Frontiers in Ecology and Evolution (Jul 2020)
Higher Genomic Variation in Wild Than Cultivated Rubber Trees, Hevea brasiliensis, Revealed by Comparative Analyses of Chloroplast Genomes
Abstract
Rubber tree is the only commercialized natural resource to produce high-quality natural rubber with unique physical and chemical properties. They currently foster in Southeast Asia with marked morphological and productive differences with wild germplasms native to the Amazonian basin of South America. Here, we report complete chloroplast (cp) genomes of six cultivated and six wild accessions of H. brasiliensis using Illumina paired-end sequencing platform. The 12 H. brasiliensis cp genomes ranged from 161,168 to 161,254 bp.
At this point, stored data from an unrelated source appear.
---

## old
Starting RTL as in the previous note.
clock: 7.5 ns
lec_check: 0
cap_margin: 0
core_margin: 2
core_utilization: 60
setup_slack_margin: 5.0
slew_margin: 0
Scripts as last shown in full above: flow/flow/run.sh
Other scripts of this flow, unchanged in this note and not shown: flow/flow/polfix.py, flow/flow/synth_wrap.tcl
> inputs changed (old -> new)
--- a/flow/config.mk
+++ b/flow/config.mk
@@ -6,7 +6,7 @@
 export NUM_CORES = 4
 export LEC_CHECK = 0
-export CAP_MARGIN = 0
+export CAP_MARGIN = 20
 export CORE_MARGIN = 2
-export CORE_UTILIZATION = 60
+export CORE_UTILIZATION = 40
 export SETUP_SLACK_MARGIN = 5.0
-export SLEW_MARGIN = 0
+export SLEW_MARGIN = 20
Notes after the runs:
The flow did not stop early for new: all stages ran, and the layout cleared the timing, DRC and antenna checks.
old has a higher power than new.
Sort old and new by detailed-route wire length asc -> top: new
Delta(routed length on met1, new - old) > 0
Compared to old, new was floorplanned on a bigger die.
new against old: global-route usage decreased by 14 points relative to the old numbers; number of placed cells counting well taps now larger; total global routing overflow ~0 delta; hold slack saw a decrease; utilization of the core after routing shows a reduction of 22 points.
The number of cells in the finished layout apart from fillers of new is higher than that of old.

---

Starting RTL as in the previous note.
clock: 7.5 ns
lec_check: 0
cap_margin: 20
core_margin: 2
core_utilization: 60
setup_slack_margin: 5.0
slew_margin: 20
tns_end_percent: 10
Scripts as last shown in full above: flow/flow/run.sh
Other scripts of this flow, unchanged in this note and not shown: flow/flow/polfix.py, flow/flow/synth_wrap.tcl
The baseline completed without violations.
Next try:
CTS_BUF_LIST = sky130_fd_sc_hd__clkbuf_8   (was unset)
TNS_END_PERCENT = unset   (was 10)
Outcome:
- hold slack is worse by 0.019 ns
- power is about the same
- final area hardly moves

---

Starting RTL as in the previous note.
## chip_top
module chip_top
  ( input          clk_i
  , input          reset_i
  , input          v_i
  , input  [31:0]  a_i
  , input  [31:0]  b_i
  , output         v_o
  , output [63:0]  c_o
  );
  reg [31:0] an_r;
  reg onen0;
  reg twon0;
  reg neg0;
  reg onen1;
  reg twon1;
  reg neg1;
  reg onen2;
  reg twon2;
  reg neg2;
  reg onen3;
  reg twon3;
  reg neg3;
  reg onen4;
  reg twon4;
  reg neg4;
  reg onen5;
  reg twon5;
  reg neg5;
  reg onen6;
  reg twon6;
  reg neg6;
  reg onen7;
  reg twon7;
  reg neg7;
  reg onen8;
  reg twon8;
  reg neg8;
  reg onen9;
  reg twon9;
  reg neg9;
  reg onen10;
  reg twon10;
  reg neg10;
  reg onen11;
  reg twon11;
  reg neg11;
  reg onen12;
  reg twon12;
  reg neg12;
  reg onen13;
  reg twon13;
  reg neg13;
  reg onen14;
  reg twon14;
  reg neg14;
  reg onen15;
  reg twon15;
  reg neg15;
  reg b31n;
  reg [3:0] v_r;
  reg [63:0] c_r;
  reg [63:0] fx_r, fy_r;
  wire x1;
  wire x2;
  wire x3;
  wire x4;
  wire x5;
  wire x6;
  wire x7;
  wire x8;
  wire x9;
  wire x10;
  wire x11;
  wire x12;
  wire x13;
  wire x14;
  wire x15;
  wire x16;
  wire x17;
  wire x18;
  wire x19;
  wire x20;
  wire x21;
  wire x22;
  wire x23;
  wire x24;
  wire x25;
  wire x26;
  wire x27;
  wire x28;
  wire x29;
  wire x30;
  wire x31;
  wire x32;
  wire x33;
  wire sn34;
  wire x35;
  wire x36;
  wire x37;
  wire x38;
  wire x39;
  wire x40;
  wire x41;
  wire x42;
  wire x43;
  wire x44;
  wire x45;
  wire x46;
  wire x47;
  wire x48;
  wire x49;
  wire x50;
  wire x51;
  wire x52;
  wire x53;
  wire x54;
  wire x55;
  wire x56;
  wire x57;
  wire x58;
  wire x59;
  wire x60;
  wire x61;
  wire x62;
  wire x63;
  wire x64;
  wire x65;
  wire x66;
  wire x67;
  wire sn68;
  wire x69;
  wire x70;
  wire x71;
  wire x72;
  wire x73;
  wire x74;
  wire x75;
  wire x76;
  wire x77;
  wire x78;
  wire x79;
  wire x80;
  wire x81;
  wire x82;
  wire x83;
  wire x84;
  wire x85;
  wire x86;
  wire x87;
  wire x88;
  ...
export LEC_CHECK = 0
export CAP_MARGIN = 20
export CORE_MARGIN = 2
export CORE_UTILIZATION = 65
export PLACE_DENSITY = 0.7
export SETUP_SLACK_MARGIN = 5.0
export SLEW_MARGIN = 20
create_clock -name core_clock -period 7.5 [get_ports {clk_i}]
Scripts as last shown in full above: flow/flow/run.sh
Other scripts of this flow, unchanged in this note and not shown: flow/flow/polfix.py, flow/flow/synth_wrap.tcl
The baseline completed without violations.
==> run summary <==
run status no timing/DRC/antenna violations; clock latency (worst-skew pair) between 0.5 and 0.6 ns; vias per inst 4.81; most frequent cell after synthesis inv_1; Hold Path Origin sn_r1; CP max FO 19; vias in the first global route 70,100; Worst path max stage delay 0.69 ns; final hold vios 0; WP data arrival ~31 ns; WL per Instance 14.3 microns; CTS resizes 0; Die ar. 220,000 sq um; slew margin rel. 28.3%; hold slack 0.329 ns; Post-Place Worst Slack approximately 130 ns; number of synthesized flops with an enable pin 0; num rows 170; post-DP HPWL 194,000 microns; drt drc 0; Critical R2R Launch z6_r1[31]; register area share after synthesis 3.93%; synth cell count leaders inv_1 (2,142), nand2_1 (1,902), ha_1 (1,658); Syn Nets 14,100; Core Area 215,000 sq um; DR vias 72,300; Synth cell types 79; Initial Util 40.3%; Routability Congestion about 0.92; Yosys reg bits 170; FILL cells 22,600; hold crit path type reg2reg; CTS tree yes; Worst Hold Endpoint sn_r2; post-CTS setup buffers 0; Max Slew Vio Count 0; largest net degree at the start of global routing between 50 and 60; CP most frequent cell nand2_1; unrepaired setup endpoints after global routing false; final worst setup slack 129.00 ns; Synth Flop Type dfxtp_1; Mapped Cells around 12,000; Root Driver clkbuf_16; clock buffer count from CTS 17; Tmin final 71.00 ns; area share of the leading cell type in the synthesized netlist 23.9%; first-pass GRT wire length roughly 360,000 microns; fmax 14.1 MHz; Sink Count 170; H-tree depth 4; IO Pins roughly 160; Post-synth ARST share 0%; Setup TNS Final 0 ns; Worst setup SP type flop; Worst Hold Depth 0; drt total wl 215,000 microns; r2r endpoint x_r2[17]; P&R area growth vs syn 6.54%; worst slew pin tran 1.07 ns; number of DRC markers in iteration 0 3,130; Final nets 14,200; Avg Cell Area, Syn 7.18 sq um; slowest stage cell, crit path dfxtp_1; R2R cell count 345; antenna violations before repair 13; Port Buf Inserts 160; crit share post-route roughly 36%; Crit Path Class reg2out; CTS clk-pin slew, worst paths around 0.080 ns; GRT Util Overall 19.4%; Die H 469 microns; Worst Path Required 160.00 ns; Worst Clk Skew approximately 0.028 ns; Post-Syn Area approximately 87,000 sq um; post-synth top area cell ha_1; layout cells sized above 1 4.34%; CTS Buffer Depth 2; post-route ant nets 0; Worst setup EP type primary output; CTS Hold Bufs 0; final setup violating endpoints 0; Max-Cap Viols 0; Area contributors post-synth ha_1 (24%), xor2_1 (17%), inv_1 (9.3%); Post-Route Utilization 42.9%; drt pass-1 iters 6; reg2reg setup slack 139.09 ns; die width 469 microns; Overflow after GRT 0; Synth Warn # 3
All 12 cp genomes displayed a typical quadripartite structure, which consisted of a pair of IR regions (26,787–26,804 bp) separated by a LSC region (89,216–89,284 bp) and a SSC region (18,370–18,377 bp). Phylogenomic analysis revealed that cultivated and wild rubber trees failed formed separate clades. However, we observed that wild rubber trees possessed more variable sites and ∼2.8-fold higher level of nucleotide variation than cultivated rubber trees despite a short domestication history. We drew a comprehensive map of genomic variation across rubber tree plastomes, exhibiting that the density of genomic variants in wild rubber trees was slightly higher than that detected in cultivated ones. The obtainability of genomic variation across cp genomes will provide useful information for better conserving and utilizing rubber tree germplasms.